One can easily envisage a situation where a party to a contract, subject to a suspensive condition, might change his mind about being bound to the terms of that contract, and who might set about frustrating the fulfilment of the condition with the intention that it will not be met, thereby releasing him from his contractual promises.
To allow such manipulation would be unjust and for that reason our law prevents a party to a conditional contract from deliberately preventing the fulfilment of the condition precedent and then asserting that he is not bound by the contract because the condition has not been fulfilled. This principle is referred to as the doctrine of fictional fulfilment and is based on grounds of equity.
The doctrine of fictional fulfilment protects the innocent party in these circumstances, by requiring that the contract be enforced as though the condition precedent had been fulfilled. In order to initiate the fictional fulfilment, the innocent party will have to show that the other party deliberately prevented the fulfilment of the suspensive condition.
This principle of law is based on the understanding that a party to a conditional contract has a valid and justifiable hope that his contractual rights will become enforceable at some future date.The doctrine protects this legitimate expectation by applying the equitable rule that a party cannot take advantage of his own default to the loss or injury of another.
The doctrine of fictional fulfilment applies to a deliberate and intentional prevention of the fulfilment of a condition precedent, no matter how laudable the motive of such action or failure to act.The negligent failure to fulfil a condition is not sufficient to bring the doctrine into operation – there must be a direct intention to prevent the obligation from becoming enforceable.
The party accused of deliberately preventing the fulfilment of a condition will quite often be heard to say that it did not take the necessary steps towards fulfilment of the condition because any effort on their part would have failed, in any event, to bring about the fulfilment of the condition.Where that party is under a positive duty to try to have the condition fulfilled, the courts take the view that it is equitable to hold that party liable as though the condition had been fulfilled unless it can be shown that the steps to be taken would have been an utter waste of time and money. In other words the task of avoiding the application of the doctrine of fictional fulfilment in these circumstances is not easily accomplished.

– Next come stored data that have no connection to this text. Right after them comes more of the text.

`src/hw/rtl/m4i_ram.sv`:
```
// generic ram: one write port, two registered read ports
// no dependencies
`timescale 1ns / 1ps

module m4i_ram #(
	parameter int WIDTH = 32,
	parameter int DEPTH = 16
) (
	input  logic                     clk,
	input  logic                     we,
	input  logic [$clog2(DEPTH)-1:0] waddr,
	input  logic [WIDTH-1:0]         wdata,
	input  logic [$clog2(DEPTH)-1:0] raddr_a,
	output logic [WIDTH-1:0]         rdata_a,
	input  logic [$clog2(DEPTH)-1:0] raddr_b,
	output logic [WIDTH-1:0]         rdata_b
);

	logic [WIDTH-1:0] mem_q [DEPTH];

	// write and registered reads
	always_ff @(posedge clk) begin
		if (we) begin
			mem_q[waddr] <= wdata;
		end
		rdata_a <= mem_q[raddr_a];
		rdata_b <= mem_q[raddr_b];
	end

endmodule

```
`config.mk`:
```
export PLATFORM = sky130hd
export DESIGN_NAME = m4i_ram
export DESIGN_NICKNAME = d
export VERILOG_FILES = /design/src/hw/rtl/m4i_ram.sv
export SDC_FILE = /design/constraint.sdc
export NUM_CORES = 1
export LEC_CHECK = 0
export BUFFER_PORTS_ARGS = -buffer_cell sky130_fd_sc_hd__buf_2
export CORE_MARGIN = 5
export CORE_UTILIZATION = 50
export CTS_CLUSTER_SIZE = 40
export DETAILED_ROUTE_END_ITERATION = 10
export HOLD_SLACK_MARGIN = 0.03
export PLACE_DENSITY = 0.67
export SYNTH_ARGS = -nofsm -noshare
export SYNTH_HDL_FRONTEND = slang
export SYNTH_SLANG_ARGS = --single-unit
```
`constraint.sdc`:
```
create_clock -name clk -period 4.5 [get_ports clk]
set_input_delay 0.9 -clock clk [delete_from_list [all_inputs] [get_ports clk]]
set_output_delay 0.9 -clock clk [all_outputs]
set_load 0.01 [all_outputs]
```
==> qor.csv <==
stage;metric;value;unit
global_routing;GR Util All Layers;22.7;%
global_routing;global-route wire length before repair;88.5;mm
sta;Fmax;407;MHz
cells_and_area;FILL cells;3532;
floorplan;die area;0.0529;sq mm
cells_and_area;final non-filler cell total;1931;
cells_and_area;Layout area overhead;14.0;%
logic_synthesis;synthesized cell area;0.0242;sq mm
setup_path;Worst setup endpoint;mem_q[3][4];
power;Internal;9.14;mW
logic_synthesis;post-synthesis sequential area ratio;68.9;%
logic_synthesis;Synth Warn #;0;
power;VDD IR-drop max;313;uV
global_routing;largest net degree at the start of global routing;65;
sta;crit path time final;2450;ps
clocking;H-tree lvl count;2;
setup_path;CP arrival;2670;ps
clocking;post-CTS resize count;0;
sta;Final Hold Viols;0;
clocking;TritonCTS clock tree;built;
clocking;Worst-path clk slew;60;ps
placed_design;Place WS;1380;ps
logic_synthesis;Synth top area share;63.6;%
setup_path;worst r2r dst;rdata_a[2];
power;clock power share;40.9;%
global_routing;vias in the first global route;13379;
cells_and_area;Post-Route Utilization;57.6;%
clocking;CTS Buf Count;59;
sta;clk_skew;12.9;ps
power;share of power burned in registers;51.5;%
power;Net Sw Power;2.61;mW
setup_path;Critical Path Source Type;input port;
route;DR top layer;met5;
logic_synthesis;synth top area cells;edfxtp_1, mux4_2, dfxtp_1;
floorplan;Chip Width;230;um
clocking;clock insertion delay at the later pin of the skew report;610;ps
placed_design;dpl hpwl;33.4;mm
floorplan;initial core utilization;50.6;%
power;Total Power;11.8;mW
logic_synthesis;Mapped Nets;1187;
setup_path;worst r2r path cells;3;
sta;setup ws final;2050;ps
setup_path;crit path max fanout;32;
power;PwrDens;426;mW/mm^2
sta;fin crit share;54.6;%
setup_path;Worst setup EP type;flop;
floorplan;Chip Height;230;um
job;max_cap viols;0;
setup_path;r2r setup slk;2970;ps
cells_and_area;share of post-route cells with drive strength above 1;40.0;%
route;initial drt markers;1448;
global_routing;total congestion overflow;0;
sta;Final Max Slew Viols;0;
cells_and_area;Antenna Cells;0;
sta;Setup-failing EPs final;0;
route;Pre-Repair DR Iteration Count;5;
placed_design;Port Buf Inserts;109;
logic_synthesis;flop and latch count out of synthesis;576;
logic_synthesis;Post-Syn Instances;1141;
clocking;Max Root-Sink Buffers;3;
worst_hold_path;Hold WC Path Type;in2reg;
placed_design;placer congestion estimate;0.750;
route;met3 WL;5.42;mm
floorplan;# rows;80;
power;leakage power;9.03;nW
logic_synthesis;syn avg cell area;21.2;sq um
placed_design;DP Cell Count;1819;
global_routing;initial antenna violation count;3;
power;Combinational Power Share;7.5;%
logic_synthesis;Cell variety after synth;17;
route;met2 WL;29.2;mm
route;number of antenna-violating nets in the routed design;0;
setup_path;Reg2Reg Launch Point;mem_q[1][2];
cells_and_area;Final #Nets;1311;
clocking;clk sink count;576;
sta;normalized max-slew margin;7.65;%
route;Avg WL per Cell;31.1;um
logic_synthesis;area leader, netlist;edfxtp_1;
clocking;CTS Hold Buffers Added;0;
outcome;outcome;complete, no violations;
sta;Worst Max-Slew Pin Slew;1380;ps
route;drt drc;0;
clocking;root buffer cell;clkbuf_16;
sta;TNS Setup;0;ps
route;DRT met1 WL;24.2;mm
setup_path;Worst Path Required;4720;ps
clocking;Post-CTS Repair Setup Buffers;0;
setup_path;CP Class;in2reg;
sta;RSZ-0062 raised after global routing;false;
power;switching part of the total;22.2;%
floorplan;io pins;110;
floorplan;core area;0.0478;sq mm
route;Vias per Instance;6.58;
route;Via Count;12706;
route;WL final;60.1;mm
setup_path;Critical path origin;waddr[2];
==> worst min path at each step <==
stage | from | endpoint | depth (start not counted)
3_3_place_gp | mem_q[15][18] | rdata_b[18] | 3
2_1_floorplan | mem_q[14][0] | rdata_a[0] | 3
5_1_grt | wdata[31] | mem_q[1][31] | 1
3_5_place_dp | mem_q[14][22] | rdata_b[22] | 3
4_1_cts | wdata[31] | mem_q[2][31] | 1
6_report | wdata[10] | mem_q[9][10] | 1
==> area by class of cell <==
| type | instances | area, sq um | area share [%] |
|---|---|---|---|
| sequential | 576 | 16700 | 60.4 |
| clock inverter | 30 | 218 | 0.790 |
| timing repair buffer | 149 | 926 | 3.36 |
| multi-input combinational | 479 | 7280 | 26.4 |
| clock buffer | 82 | 1710 | 6.22 |
| tap | 615 | 769 | 2.79 |
==> worst max-delay path: stages <==
cell	delay, ps
buf_2	110
or3b_2	590
nor2_4	1040
==> placed cells by master, fill, tap and decap left out, drive strengths merged <==
master,Yosys,final
edfxtp,512,512
mux4,256,256
buf,47,147
a22oi,128,128
clkbuf,39,84
nand2,65,65
dfxtp,64,64
clkinv,0,24
nor2,14,14
nor2b,4,4
nor3,4,4
and2,2,2
nand3b,2,2
nand2b,2,2
bufinv,0,2
clkinvlp,0,2
inv,0,2
nand3,1,1
or3b,1,1
==> power by group through the flow <==
stage	Clock (mW)	Combinational, mW	Sequential (mW)
after floorplan	0	0.516	6.18
after global placement	0	0.884	6.16
after detailed placement	0	0.893	6.17
after CTS	4.89	0.895	6.06
after global routing	5.12	0.948	6.07
final	4.81	0.887	6.06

There is also a series of cases which extends the application of the doctrine of fictional fulfilment beyond instances relating to the nonfulfilment of a suspensive condition. The same principles have been applied in cases involving the deliberate non-fulfilment of ordinary terms of the contract, that is, those which are not suspensive.For example, the court applied the doctrine in a case where a supplier sold equipment and was entitled to payment once the equipment had been installed and tested.The purchaser prevented the tests from taking place but this term of the contract was deemed by the court to have been performed, giving rise to liability for payment of the purchase price by the purchaser.
Another form of extension of the doctrine is to be found in the context of fulfilment of resolutive conditions. A resolutive condition is one which provides for the termination of the contract after an interim period of operation. It brings the contract to an end upon the happening of a specified event, for example.A fairly common resolutive condition in property deals is one that provides that the sale is to be regarded as void if the necessary planning permission is refused.
It has been held in cases relating to resolutive conditions that, where one party has deliberately caused the fulfilment of that condition thereby relieving him of an obligation which he bore up until the resolutive condition was fulfilled, he nevertheless continues to be bound, by application of a variant of the doctrine discussed above, and which might, rather clumsily, be referred to as the doctrine of fictional nonfulfilment. The parties are then required to act as though the resolutive condition had not been fulfilled.
Contracting parties are expected to keep their promises and the law will not countenance a situation where a party acting in bad faith obtains a benefit from his actions, contrary to what was intended when the deal was struck.